● **Records shown**
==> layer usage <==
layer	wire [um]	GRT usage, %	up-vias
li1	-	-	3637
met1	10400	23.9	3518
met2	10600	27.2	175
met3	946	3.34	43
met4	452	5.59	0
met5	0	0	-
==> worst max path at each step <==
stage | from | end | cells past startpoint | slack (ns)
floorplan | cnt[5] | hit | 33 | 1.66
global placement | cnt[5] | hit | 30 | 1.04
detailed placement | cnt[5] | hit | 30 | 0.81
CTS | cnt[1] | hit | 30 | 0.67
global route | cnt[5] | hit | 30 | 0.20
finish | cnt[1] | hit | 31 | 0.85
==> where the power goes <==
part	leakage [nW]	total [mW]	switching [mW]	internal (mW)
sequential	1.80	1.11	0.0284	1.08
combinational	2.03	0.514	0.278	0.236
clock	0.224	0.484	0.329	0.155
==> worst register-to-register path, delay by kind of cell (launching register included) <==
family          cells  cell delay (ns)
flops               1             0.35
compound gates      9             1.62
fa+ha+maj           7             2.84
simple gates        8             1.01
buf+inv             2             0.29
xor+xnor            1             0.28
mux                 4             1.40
Background: an optimization exercise with open tools, aiming at small area, a short achievable clock period and few clock cycles per item. Do not read the settings as production practice. Where RTL was checked, it was by simulation tests only, not by an equivalence proof against the original. No functional check of the RTL was part of run 1.

==> flow/design.v, too long to show whole: its modules and the start of the top module <==
// module butterfly_pipe_unit: 1714 lines
module butterfly_pipe_unit #(
    parameter int unsigned WIDTH         = 16,
    parameter int unsigned FRACTION_BITS = 14,
    parameter int unsigned TAG_WIDTH     = 5
) (
    input  logic                 CLK,
    input  logic                 RST,
    input  logic                 in_valid,
    output logic                 in_ready,
    input  logic [WIDTH-1:0]     in_1_real,
    input  logic [WIDTH-1:0]     in_1_imag,
    input  logic [WIDTH-1:0]     in_2_real,
    input  logic [WIDTH-1:0]     in_2_imag,
    input  logic [WIDTH-1:0]     twiddle_real,
    input  logic [WIDTH-1:0]     twiddle_imag,
    input  logic [TAG_WIDTH-1:0] in_tag,
    input  logic                 mode_inverse,
    input  logic                 scale_half,
    output logic                 out_valid,
    input  logic                 out_ready,
    output logic [WIDTH-1:0]     even_real,
    output logic [WIDTH-1:0]     even_imag,
    output logic [WIDTH-1:0]     odd_real,
    output logic [WIDTH-1:0]     odd_imag,
    output logic [TAG_WIDTH-1:0] out_tag,
    output logic                 ovf_flag,
    input  logic                 ovf_clear
);
  // ...
==> flow/flow/run.sh <==
#!/bin/bash
set -e
bash standard.sh SETUP_SLACK_MARGIN=${FLOW_MARGIN:-6.5} finish > standard.log 2>&1
==> flow/standard.sh <==
#!/bin/bash
# synth_recipe.tcl (not shown) runs the flow's synth.tcl, then flattens the netlist and writes it again
# the make line also repeats each setting of config.mk as NAME=value (left out here)
make -C /OpenROAD-flow-scripts/flow DESIGN_CONFIG=/design/flow/config.mk WORK_HOME=/design/flow/orfs CLKGATE_MAP_FILE= SYNTH_SCRIPT=/design/flow/synth_recipe.tcl "${@:-finish}"
==> flow/config.mk <==
export PLATFORM = sky130hd
export DESIGN_NAME = butterfly_pipe_unit
export DESIGN_NICKNAME = butterfly_pipe_unit
export VERILOG_FILES = /design/flow/design.v
export SDC_FILE = /design/flow/constraint.sdc
export NUM_CORES = 4
export LEC_CHECK = 0
export ABC_CLOCK_PERIOD_IN_PS = 3000
export CAP_MARGIN = 20
export CORE_MARGIN = 2
export CORE_UTILIZATION = 40
export SETUP_SLACK_MARGIN = 5
export SLEW_MARGIN = 20
==> flow/constraint.sdc <==
create_clock -name core_clock -period 10.0 [get_ports {CLK}]
set_input_delay 2.0000 -clock core_clock [delete_from_list [all_inputs] [get_ports {CLK}]]
set_output_delay 2.0000 -clock core_clock [all_outputs]
set_load 0.01 [all_outputs]
From an optimization exercise on the open Yosys and OpenROAD flow, aimed at small area; shortcuts taken in it are not production practice.

==> flow/design.v (excerpt) <==
module indexed_sequence_store_core (
	input  logic        clk,
	input  logic        arst_n,
	input  logic        req_valid,
	output logic        req_ready,
	input  logic [2:0]  req_type,
	input  logic [4:0]  req_position,
	input  logic [31:0] req_data_in,
	output logic        rsp_valid,
	input  logic        rsp_ready,
	output logic [31:0] rsp_read_data,
	output logic [1:0]  rsp_status,
	output logic [4:0]  rsp_element_count
);
	logic [31:0] mem_q [16];
	logic [3:0]  perm_q [16];
	logic [4:0]  count_q;
	logic        valid_q;
	logic [1:0]  status_q;
	logic        rd_q;
	logic [3:0]  slot_q;
	logic        accept;
	logic        full, empty;
	logic        ins, rem, get, clr, dec;
	logic [1:0]  status_d;
	logic [3:0]  p;
	logic [3:0]  pslot;
	assign req_ready = !valid_q || rsp_ready;
	assign accept    = req_valid && req_ready;
	assign rsp_valid = valid_q;
	assign rsp_status = status_q;
	assign rsp_element_count = count_q;
	assign full  = count_q[4];
	assign empty = (count_q == 5'd0);
	always_comb begin
		ins      = 1'b0;
		rem      = 1'b0;
		get      = 1'b0;
		clr      = 1'b0;
		dec      = 1'b0;
		status_d = 2'd0;
		p        = req_position[3:0];
		case (req_type)
			3'd0: begin
				p = count_q[3:0];
				if (full) status_d = 2'd3; else ins = 1'b1;
			end
			3'd1: begin
				p = 4'd0;
				if (full) status_d = 2'd3; else ins = 1'b1;
			end
			3'd2: begin
				p = 4'd0;
				if (empty) status_d = 2'd1; else rem = 1'b1;
			end
			3'd3: begin
				if (empty) status_d = 2'd1; else dec = 1'b1;
			end
			3'd4: begin
				if (req_position > count_q) status_d = 2'd2;
				else if (full) status_d = 2'd3;
				else ins = 1'b1;
			end
			3'd5: begin
				if (req_position >= count_q) status_d = 2'd2; else rem = 1'b1;
			end
			3'd6: begin
				if (req_position >= count_q) status_d = 2'd2; else get = 1'b1;
  ...
For scale: ~1500 cells after synthesis, ~590 flip-flops, ~85 I/O pins, roughly 23000 µm² of cells after synthesis.
==> module indexed_sequence_store_core, before the edit <==
module indexed_sequence_store_core (
	input  logic        clk,
	input  logic        arst_n,
	input  logic        req_valid,
	output logic        req_ready,
	input  logic [2:0]  req_type,
	input  logic [4:0]  req_position,
	input  logic [31:0] req_data_in,
	output logic        rsp_valid,
	input  logic        rsp_ready,
	output logic [31:0] rsp_read_data,
	output logic [1:0]  rsp_status,
	output logic [4:0]  rsp_element_count
);
	logic [31:0] mem_q [16];
	logic [3:0]  perm_q [16];
	logic [4:0]  count_q;
	logic        valid_q;
	logic [1:0]  status_q;
	logic        rd_q;
	logic [3:0]  slot_q;
	logic        accept;
	logic        full, empty;
	logic        ins, rem, get, clr, dec;
	logic [1:0]  status_d;
	logic [3:0]  p;
	logic [3:0]  pslot;
	assign req_ready = !valid_q || rsp_ready;
	assign accept    = req_valid && req_ready;
	assign rsp_valid = valid_q;
	assign rsp_status = status_q;
	assign rsp_element_count = count_q;
	assign full  = count_q[4];
	assign empty = (count_q == 5'd0);
	always_comb begin
		ins      = 1'b0;
		rem      = 1'b0;
		get      = 1'b0;
		clr      = 1'b0;
		dec      = 1'b0;
		status_d = 2'd0;
		p        = req_position[3:0];
		case (req_type)
			3'd0: begin
				p = count_q[3:0];
				if (full) status_d = 2'd3; else ins = 1'b1;
			end
			3'd1: begin
				p = 4'd0;
				if (full) status_d = 2'd3; else ins = 1'b1;
			end
			3'd2: begin
				p = 4'd0;
				if (empty) status_d = 2'd1; else rem = 1'b1;
			end
			3'd3: begin
				if (empty) status_d = 2'd1; else dec = 1'b1;
			end
			3'd4: begin
				if (req_position > count_q) status_d = 2'd2;
				else if (full) status_d = 2'd3;
				else ins = 1'b1;
			end
			3'd5: begin
				if (req_position >= count_q) status_d = 2'd2; else rem = 1'b1;
			end
			3'd6: begin
				if (req_position >= count_q) status_d = 2'd2; else get = 1'b1;
			end
			default: clr = 1'b1;
		endcase
	end
	logic [15:0] pd, gt;
	always_comb begin
		for (int i = 0; i < 16; i++) pd[i] = (p == 4'(i));
		gt[0] = 1'b0;
		for (int i = 1; i < 16; i++) gt[i] = gt[i-1] | pd[i-1];
	end
	logic [63:0] perm_flat;
	always_comb begin
		for (int i = 0; i < 16; i++) perm_flat[4*i +: 4] = perm_q[i];
	end
	isq_pick16 u_pick (.tbl(perm_flat), .sel(pd), .y(pslot));
	always_ff @(posedge clk or negedge arst_n) begin
		if (!arst_n) begin
			valid_q <= 1'b0;
		end else if (accept) begin
			valid_q <= 1'b1;
		end else if (rsp_ready) begin
			valid_q <= 1'b0;
		end
	end
	always_ff @(posedge clk) begin
		if (accept) begin
			status_q <= status_d;
			rd_q     <= get;
			slot_q   <= pslot;
		end
	end
	always_ff @(posedge clk or negedge arst_n) begin
		if (!arst_n) begin
			count_q <= 5'd0;
		end else if (accept) begin
			if (clr) count_q <= 5'd0;
			else if (ins) count_q <= count_q + 5'd1;
			else if (rem || dec) count_q <= count_q - 5'd1;
		end
	end
	logic [15:0] sh_up, sh_dn, put, hold;
	logic [3:0]  ent [16];
	always_comb begin
		for (int i = 0; i < 16; i++) begin
			sh_up[i] = accept && ins && gt[i];
			put[i]   = accept && ((ins && pd[i]) || (rem && i == 15));
			sh_dn[i] = accept && rem && i < 15 && (gt[i] || pd[i]);
			hold[i]  = !(sh_up[i] || sh_dn[i] || put[i]);
		end
	end
	isq_sel3 u_sel_0 (
		.q  (perm_q[0]),  .h (hold[0]),
		.a  (perm_q[1]),  .ea (sh_dn[0]),
		.b  (perm_q[15]), .eb (put[0]),
		.y  (ent[0])
	);
	isq_sel3 u_sel_15 (
		.q  (perm_q[15]), .h (hold[15]),
		.a  (perm_q[14]), .ea (sh_up[15]),
		.b  (pslot),      .eb (put[15]),
		.y  (ent[15])
	);
	for (genvar i = 1; i < 15; i++) begin : g_ent
		isq_sel4 u_sel (
			.q  (perm_q[i]),   .h (hold[i]),
			.lo (perm_q[i-1]), .u (sh_up[i]),
			.hi (perm_q[i+1]), .d (sh_dn[i]),
			.nw (perm_q[15]),  .p (put[i]),
			.y  (ent[i])
		);
	end
	always_ff @(posedge clk or negedge arst_n) begin
		if (!arst_n) begin
			for (int i = 0; i < 16; i++) perm_q[i] <= 4'(i);
		end else begin
			for (int i = 0; i < 16; i++) perm_q[i] <= ent[i];
		end
	end
	always_ff @(posedge clk) begin
		for (int s = 0; s < 16; s++) begin
			if (accept && ins && perm_q[15] == 4'(s)) mem_q[s] <= req_data_in;
		end
	end
	always_comb begin
		rsp_read_data = 32'd0;
		for (int s = 0; s < 16; s++)
			if (rd_q && slot_q == 4'(s)) rsp_read_data = rsp_read_data | mem_q[s];
	end
endmodule
Settings: LEC_CHECK=0, CAP_MARGIN=20, CORE_MARGIN=2, CORE_UTILIZATION=75, CTS_BUF_LIST=sky130_fd_sc_hd__clkbuf_8, CTS_CLUSTER_DIAMETER=60, CTS_CLUSTER_SIZE=20, PLACE_DENSITY=0.85, SLEW_MARGIN=20, SYNTH_HIERARCHICAL=1, SYNTH_MINIMUM_KEEP_SIZE=0; clock period 5.0 ns.
standard.sh (not shown) runs the stock make flow with config.mk's settings and CLKGATE_MAP_FILE= SYNTH_SCRIPT=/design/flow/synth_recipe.tcl, a recipe that flattens the netlist after the stock synthesis.
==> flow/flow/run.sh <==
#!/bin/bash
# Standard layout, with the port buffers made of the smallest buffer cell.
bash standard.sh "BUFFER_PORTS_ARGS=-buffer_cell sky130_fd_sc_hd__buf_1" finish > standard.log 2>&1
Then changed:
--- a/flow/design.v
+++ b/flow/design.v
@@ -187,9 +187,13 @@
 		end
 	end
-	always_comb begin
-		rsp_read_data = 32'd0;
-		for (int s = 0; s < 16; s++)
-			if (rd_q && slot_q == 4'(s)) rsp_read_data = rsp_read_data | mem_q[s];
-	end
+	logic [15:0]  rsel;
+	logic [511:0] mem_flat;
+	always_comb begin
+		for (int i = 0; i < 16; i++) begin
+			rsel[i] = rd_q && slot_q == 4'(i);
+			mem_flat[32*i +: 32] = mem_q[i];
+		end
+	end
+	isq_rdmux u_rd (.words(mem_flat), .sel(rsel), .y(rsp_read_data));
 endmodule
 module isq_sel4 (
@@ -227,2 +231,12 @@
 	end
 endmodule
+module isq_rdmux (
+	input  logic [511:0] words,
+	input  logic [15:0]  sel,
+	output logic [31:0]  y
+);
+	always_comb begin
+		y = 32'd0;
+		for (int i = 0; i < 16; i++) y = y | (words[32*i +: 32] & {32{sel[i]}});
+	end
+endmodule
=> The changed run finished clean. Design area fell by 1.3%. Critical path depth stays the same. Register-to-register slack degrades by 0.25 ns. Final cell count falls by 7.4%. Clock-buffer cell count decreases by 3. Die area hardly moves. Sequential share of layout area came out higher by 0.92 points.
No functional check of the RTL was part of any run of this note.

[separate check: timing with driven ports]
The results above use ideal ports. As a check the final layouts listed here were re-extracted and re-timed, cells and wires unchanged. Step 1 assumes that a clkbuf_16 drives the clock port and a buf_2 every other input. Step 2, shift: input delay + t, output delay - t, t = (earliest + latest rising clock arrival at the registers) / 2. This alone moves slack from input paths to output paths. a / b / c = ideal / step 1 / step 2; a / b = the first two.
run | t (ns) | slack for setup (ns) | worst data-port slew with drivers (ns)
the first run | 0.635 | 0.419 / 0.369 / 0.772 | 0.08
the second run | 0.622 | 0.571 / 0.526 / 0.554 | 0.04
After both steps setup and hold are still met in every run listed. For the second run, which loses most, drivers alone change the setup slack by -0.045 ns; drivers and shift together by -0.017 ns.
Context: an optimization exercise on an open-source flow, tuned for small area, a short achievable clock period and few clock cycles per item. The choices shown serve that exercise and are no tape-out recipe.
Function was checked by simulation only, so behaviour that the tests miss may differ from the original.
No activity file was given, so power comes from the tool's default toggle rates.

== run A ==
Design fpu_mult_arb, start of the top module:
module fpu_mult_arb
#(
   parameter int NUM_REQ = 4
)(
   input  logic                    clk,
   input  logic                    rst,
   input  logic [NUM_REQ-1:0]      req_valid,
   output logic [NUM_REQ-1:0]      req_ready,
   input  logic [NUM_REQ*FP_W-1:0] req_a,
   input  logic [NUM_REQ*FP_W-1:0] req_b,
   output logic [NUM_REQ-1:0]      rsp_valid,
   input  logic [NUM_REQ-1:0]      rsp_ready,
   output logic [FP_W-1:0]         rsp_data,
   output logic                    busy
);
   localparam int NC = MULT_CUT_W;
   logic [3:0]  r_ptr;       
   logic        r_v1;        
   logic [3:0]  r_rdy;       
   logic [1:0]  r_f;         
   logic [3:0]  r_o0, r_o1;  
   logic        r_wp;        
   logic        r_rp;        
   logic [3:0]  r_rv;        
   logic        r_busy;
   logic [22:0] r1_ma;
   logic [MULT_B_W-1:0] r1_bs;    
   logic [7:0]  r1_e;
   logic        r1_s;
   logic [NC-1:0] r2_cut;
   logic [7:0]  r2_e, r2_e1;      
   logic        r2_s;
   logic [31:0] r_d0, r_d1;   
   wire [3:0] w_own1 = {r_ptr[0], r_ptr[3:1]};
   logic [31:0] w_a, w_b;
   always_comb begin
      w_a = '0;
      w_b = '0;
      for (int i = 0; i < 4; i++) begin
         w_a = w_a | (req_a[i*32 +: 32] & {32{r_ptr[i]}});
         w_b = w_b | (req_b[i*32 +: 32] & {32{r_ptr[i]}});
      end
   end
   logic [MULT_B_W-1:0] w_bs;
   fpu_mult_pre u_pre (.mb(w_b[22:0]), .bs(w_bs));
   logic [NC-1:0] w_cut;
   fpu_mult_sa u_sa (.ma(r1_ma), .bs(r1_bs), .cut(w_cut));
   logic [24:0] w_hi;
   fpu_mult_sb u_sb (.cut(r2_cut), .hi(w_hi));
   wire [31:0] w_res = w_hi[24] ? {r2_s, r2_e1, w_hi[23:1]} : {r2_s, r2_e, w_hi[22:0]};
   wire       w_taken = |(r_rv & rsp_ready);
   wire       w_acc   = |r_rdy;
   wire [1:0] w_wr    = {w_acc & r_wp, w_acc & ~r_wp};
  ...
Size: roughly 320 flip-flops, ~310 I/O pins, ~25000 um^2 of cells after synthesis.
Settings: LEC_CHECK=0, CAP_MARGIN=20, CORE_MARGIN=2, CORE_UTILIZATION=40, SLEW_MARGIN=20, SYNTH_HIERARCHICAL=1, SYNTH_MINIMUM_KEEP_SIZE=0; clock period 9.0 ns.
standard.sh (not shown) runs the stock make flow with config.mk's settings and CLKGATE_MAP_FILE= SYNTH_SCRIPT=/design/flow/synth_recipe.tcl, a recipe that flattens the netlist after the stock synthesis.
==> flow/flow/run.sh <==
#!/bin/bash
# Layout flow: the standard layout (standard.sh: the standard synthesis,
# floorplan, power grid, placement, CTS and routing, all unchanged) with two
# settings of how the layout is made:
#   - every input and output port still gets its own buffer, but a
#     sky130_fd_sc_hd__buf_1 instead of the delay cell buffer_ports picks;
set -euo pipefail
MARGIN=5.0
cd "$(dirname "$0")/.."
bash standard.sh "BUFFER_PORTS_ARGS=-buffer_cell sky130_fd_sc_hd__buf_1" \
   "SETUP_SLACK_MARGIN=$MARGIN" finish > standard.log 2>&1
Run A went all the way through the flow, and no timing, DRC or antenna check failed.
Testbench counts of run A, summed over its fixed seeds: cycles 3,224, items 3,200.
Relative to run A, the following input files were edited for run B:
# run A
export LEC_CHECK = 0
export CAP_MARGIN = 20
export CORE_MARGIN = 2
export CORE_UTILIZATION = 40
export SLEW_MARGIN = 20
export SYNTH_HIERARCHICAL = 1
export SYNTH_MINIMUM_KEEP_SIZE = 0
create_clock -name core_clock -period 9.0 [get_ports {clk}]
# run B
export LEC_CHECK = 0
export CAP_MARGIN = 20
export CORE_MARGIN = 2
export CORE_UTILIZATION = 40
export CTS_BUF_LIST = sky130_fd_sc_hd__clkbuf_4 sky130_fd_sc_hd__clkbuf_8
export CTS_CLUSTER_SIZE = 30
export SLEW_MARGIN = 20
export SYNTH_HIERARCHICAL = 1
export SYNTH_MINIMUM_KEEP_SIZE = 0
create_clock -name core_clock -period 9.0 [get_ports {clk}]
-- flow/flow/run.sh --
<<< run A, line 6
#     sky130_fd_sc_hd__buf_1 instead of the delay cell buffer_ports picks;
set -euo pipefail
MARGIN=5.0
cd "$(dirname "$0")/.."
bash standard.sh "BUFFER_PORTS_ARGS=-buffer_cell sky130_fd_sc_hd__buf_1" \
>>> run B, line 6
#     sky130_fd_sc_hd__buf_1 instead of the delay cell buffer_ports picks;
set -euo pipefail
MARGIN=5.5
cd "$(dirname "$0")/.."
bash standard.sh "BUFFER_PORTS_ARGS=-buffer_cell sky130_fd_sc_hd__buf_1" \
On instance area after placement, run A and run B are basically level. Run B vs. run A: clock skew went up 0.0031 ns, largest net degree at the start of global routing fell by 1.5%, sequential share of layout area decreased by 0.72 points relative to the old numbers. [run B] arrival time reported for the critical path endpoint fell 2.30 ns relative to run A. The layout clock buffer count in run B was higher than what run A gave. Re flop-to-flop setup slack: run A and run B aren't equal, and the higher value belongs to run B.
## Diff of input files: run C against run B
# run B
export LEC_CHECK = 0
export CAP_MARGIN = 20
export CORE_MARGIN = 2
export CORE_UTILIZATION = 40
export CTS_BUF_LIST = sky130_fd_sc_hd__clkbuf_4 sky130_fd_sc_hd__clkbuf_8
export CTS_CLUSTER_SIZE = 30
export SLEW_MARGIN = 20
export SYNTH_HIERARCHICAL = 1
export SYNTH_MINIMUM_KEEP_SIZE = 0
create_clock -name core_clock -period 9.0 [get_ports {clk}]
# run C
export LEC_CHECK = 0
export CAP_MARGIN = 20
export CORE_MARGIN = 2
export CORE_UTILIZATION = 40
export SLEW_MARGIN = 20
export SYNTH_HIERARCHICAL = 1
export SYNTH_MINIMUM_KEEP_SIZE = 0
create_clock -name core_clock -period 9.0 [get_ports {clk}]
Results
Of run C and run B, the run reporting the lower maximum vdd ir drop was run C. Delta (run C minus run B): first-iteration DRC count now sits higher; utilization now larger. Changes observed in run C relative to run B: flip-flop and latch count held, number of buffers added for setup after CTS went down 1, buffer levels on the longest clock path held, power went up about 0.75%, average routed wire per standard cell went up 0.15 um. Final worst-path setup slack delta (run B -> run C): insignificant. Routed wire length, run C vs run B: down slightly.

========
exp/nickel:
Another version of the RTL of fpu_mult_arb (not shown whole).
Size: roughly 2,000 cells after synthesis, about 310 flip-flops, about 310 I/O pins, ~24,000 sq um of cells after synthesis.
export LEC_CHECK = 0
export CAP_MARGIN = 20
export CORE_MARGIN = 2
export CORE_UTILIZATION = 60
export CTS_BUF_LIST = sky130_fd_sc_hd__clkbuf_4 sky130_fd_sc_hd__clkbuf_8
export CTS_CLUSTER_SIZE = 30
export SLEW_MARGIN = 20
export SYNTH_HIERARCHICAL = 1
export SYNTH_MINIMUM_KEEP_SIZE = 0
create_clock -name core_clock -period 9.0 [get_ports {clk}]
==> flow/flow/run.sh <==
#!/bin/bash
# Layout flow: the standard layout (standard.sh: the standard synthesis,
# floorplan, power grid, placement, CTS and routing, all unchanged) with two
# settings of how the layout is made:
#   - every input and output port still gets its own buffer, but a
#     sky130_fd_sc_hd__buf_1 instead of the delay cell buffer_ports picks;
set -euo pipefail
MARGIN=5.8
cd "$(dirname "$0")/.."
bash standard.sh "BUFFER_PORTS_ARGS=-buffer_cell sky130_fd_sc_hd__buf_1" \
   "SETUP_SLACK_MARGIN=$MARGIN" finish > standard.log 2>&1
Testbench counts of exp/nickel, summed over its fixed seeds: cycles 3,232, items 3,200.
Input-level comparison between exp/sierra and exp/nickel:
- CTS_CLUSTER_SIZE removed (was 30)
- CAP_MARGIN changed from 20 to 0
- SLEW_MARGIN changed from 20 to 0
- TNS_END_PERCENT newly set to 0
- CTS_BUF_LIST removed (was sky130_fd_sc_hd__clkbuf_4 sky130_fd_sc_hd__clkbuf_8)
--- a/flow/flow/run.sh
+++ b/flow/flow/run.sh
@@ -6,5 +6,5 @@
 #     sky130_fd_sc_hd__buf_1 instead of the delay cell buffer_ports picks;
 set -euo pipefail
-MARGIN=5.8
+MARGIN=5.7
 cd "$(dirname "$0")/.."
 bash standard.sh "BUFFER_PORTS_ARGS=-buffer_cell sky130_fd_sc_hd__buf_1" \
- exp/sierra has completed all stages; timing, DRC and antenna checks passed.
- Wire length, exp/sierra vs exp/nickel: down by more than 10%
- Comparing exp/nickel and exp/sierra, the lower setup slack after layout is on exp/sierra.
- Diff exp/nickel -> exp/sierra: ratio of cells with drive above 1 in the final layout went down by 2.9 points; global placement routability congestion went down by 8.7%.
Input changes introduced in exp/harbor (baseline for comparison: exp/sierra):
- TNS_END_PERCENT no longer set, was 0
- CAP_MARGIN now 20, was 0
- SLEW_MARGIN now 20, was 0
--- a/flow/flow/run.sh
+++ b/flow/flow/run.sh
@@ -6,5 +6,5 @@
 #     sky130_fd_sc_hd__buf_1 instead of the delay cell buffer_ports picks;
 set -euo pipefail
-MARGIN=5.7
+MARGIN=5.8
 cd "$(dirname "$0")/.."
 bash standard.sh "BUFFER_PORTS_ARGS=-buffer_cell sky130_fd_sc_hd__buf_1" \
==> run summary <==
exp/harbor finished end to end and its layout was clean on timing, DRC and antenna.
A worst-path cell with the longest stage delay of sky130_fd_sc_hd__dfxtp_2 is what exp/sierra shows, while sky130_fd_sc_hd__dfxtp_4 belongs to exp/harbor.
The total power of exp/harbor falls short of that of exp/sierra by about 2%.
Per the comparison of exp/harbor with exp/sierra, headroom to the max-slew limit saw an increase, highest clock rate saw an increase.
Measured against each other, exp/harbor and exp/sierra differ in wire length per cell, the lower figure coming from exp/sierra.
In the flow results for exp/harbor and exp/sierra, the proportion of cell area spent on the clock network is smaller on exp/harbor.
exp/harbor gives less clock-buffer cell count than exp/sierra did.
Edits applied to the flow inputs when going from exp/harbor to exp/zinc:
- setting ABC_AREA to 1 for the first time
- changing CAP_MARGIN from 20 to 0
- setting TNS_END_PERCENT to 0 for the first time
- changing SLEW_MARGIN from 20 to 0
Results
A dominant combinational cell family by area after synthesis of simple AND/OR/NAND/NOR gates is what exp/zinc shows, while adder cells belongs to exp/harbor. When exp/zinc is measured against exp/harbor, its sequential-cell power consumption turns out about 5% higher. Against exp/harbor, exp/zinc comes in 36 lower on number of resized instances in the post-cts repair step. For the via count, exp/zinc came in about 50% higher than exp/harbor did. The run showing the greater final critical-path share of the clock period is exp/zinc. Summary of exp/zinc over exp/harbor: setup slack at placement down 0.10 ns, total power up 0.00030 W, combinational logic power up 48%, setup slack down 0.040 ns, gate count of the mapped netlist up 1,832.

## what the ideal ports hide
The results above use ideal ports. As a check the final layouts listed here were re-extracted and re-timed, cells and wires unchanged. Step 1, drivers: a clkbuf_16 drives clk and a buf_2 each remaining input, both assumed. Step 2 adds t to the input delays and takes it off the output delays; t is the mean of the earliest and latest rising clock arrival at the registers after step 1. Input paths then give back, and output paths get back, about the clock's delay inside the block. Slacks: ideal ports / drivers / drivers and shift; pairs: ideal ports / drivers.
| run | t (ns) | setup WS [ns] | worst setup path after step 2 | latest minus earliest clock arrival (ns) |
|---|---|---|---|---|
| run A | 0.601 | 5.144 / 5.144 / 4.957 | input to register | 0.028 / 0.028 |
| run B | 0.706 | 5.363 / 5.306 / 5.198 | input to register | 0.030 / 0.031 |
| run C | 0.620 | 5.360 / 5.336 / 5.206 | input to register | 0.022 / 0.022 |
| exp/nickel | 0.700 | 5.796 / 5.796 / 5.407 | input to register | 0.033 / 0.033 |
| exp/sierra | 0.605 | 5.674 / 5.674 / 5.351 | input to register | 0.028 / 0.028 |
| exp/harbor | 0.603 | 5.801 / 5.801 / 5.445 | input to register | 0.018 / 0.017 |
| exp/zinc | 0.627 | 5.761 / 5.761 / 5.531 | input to register | 0.016 / 0.016 |
After both steps setup and hold are still met in every run listed. The setup slack of exp/nickel, which loses most, moves by 0.000 ns with the drivers and by -0.389 ns with both steps.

● **Exercise goal**
Scan the material line by line and report each one that contains "pins".

● **Result of the task**
For scale: ~1500 cells after synthesis, ~590 flip-flops, ~85 I/O pins, roughly 23000 µm² of cells after synthesis.
Size: roughly 320 flip-flops, ~310 I/O pins, ~25000 um^2 of cells after synthesis.
Size: roughly 2,000 cells after synthesis, about 310 flip-flops, about 310 I/O pins, ~24,000 sq um of cells after synthesis.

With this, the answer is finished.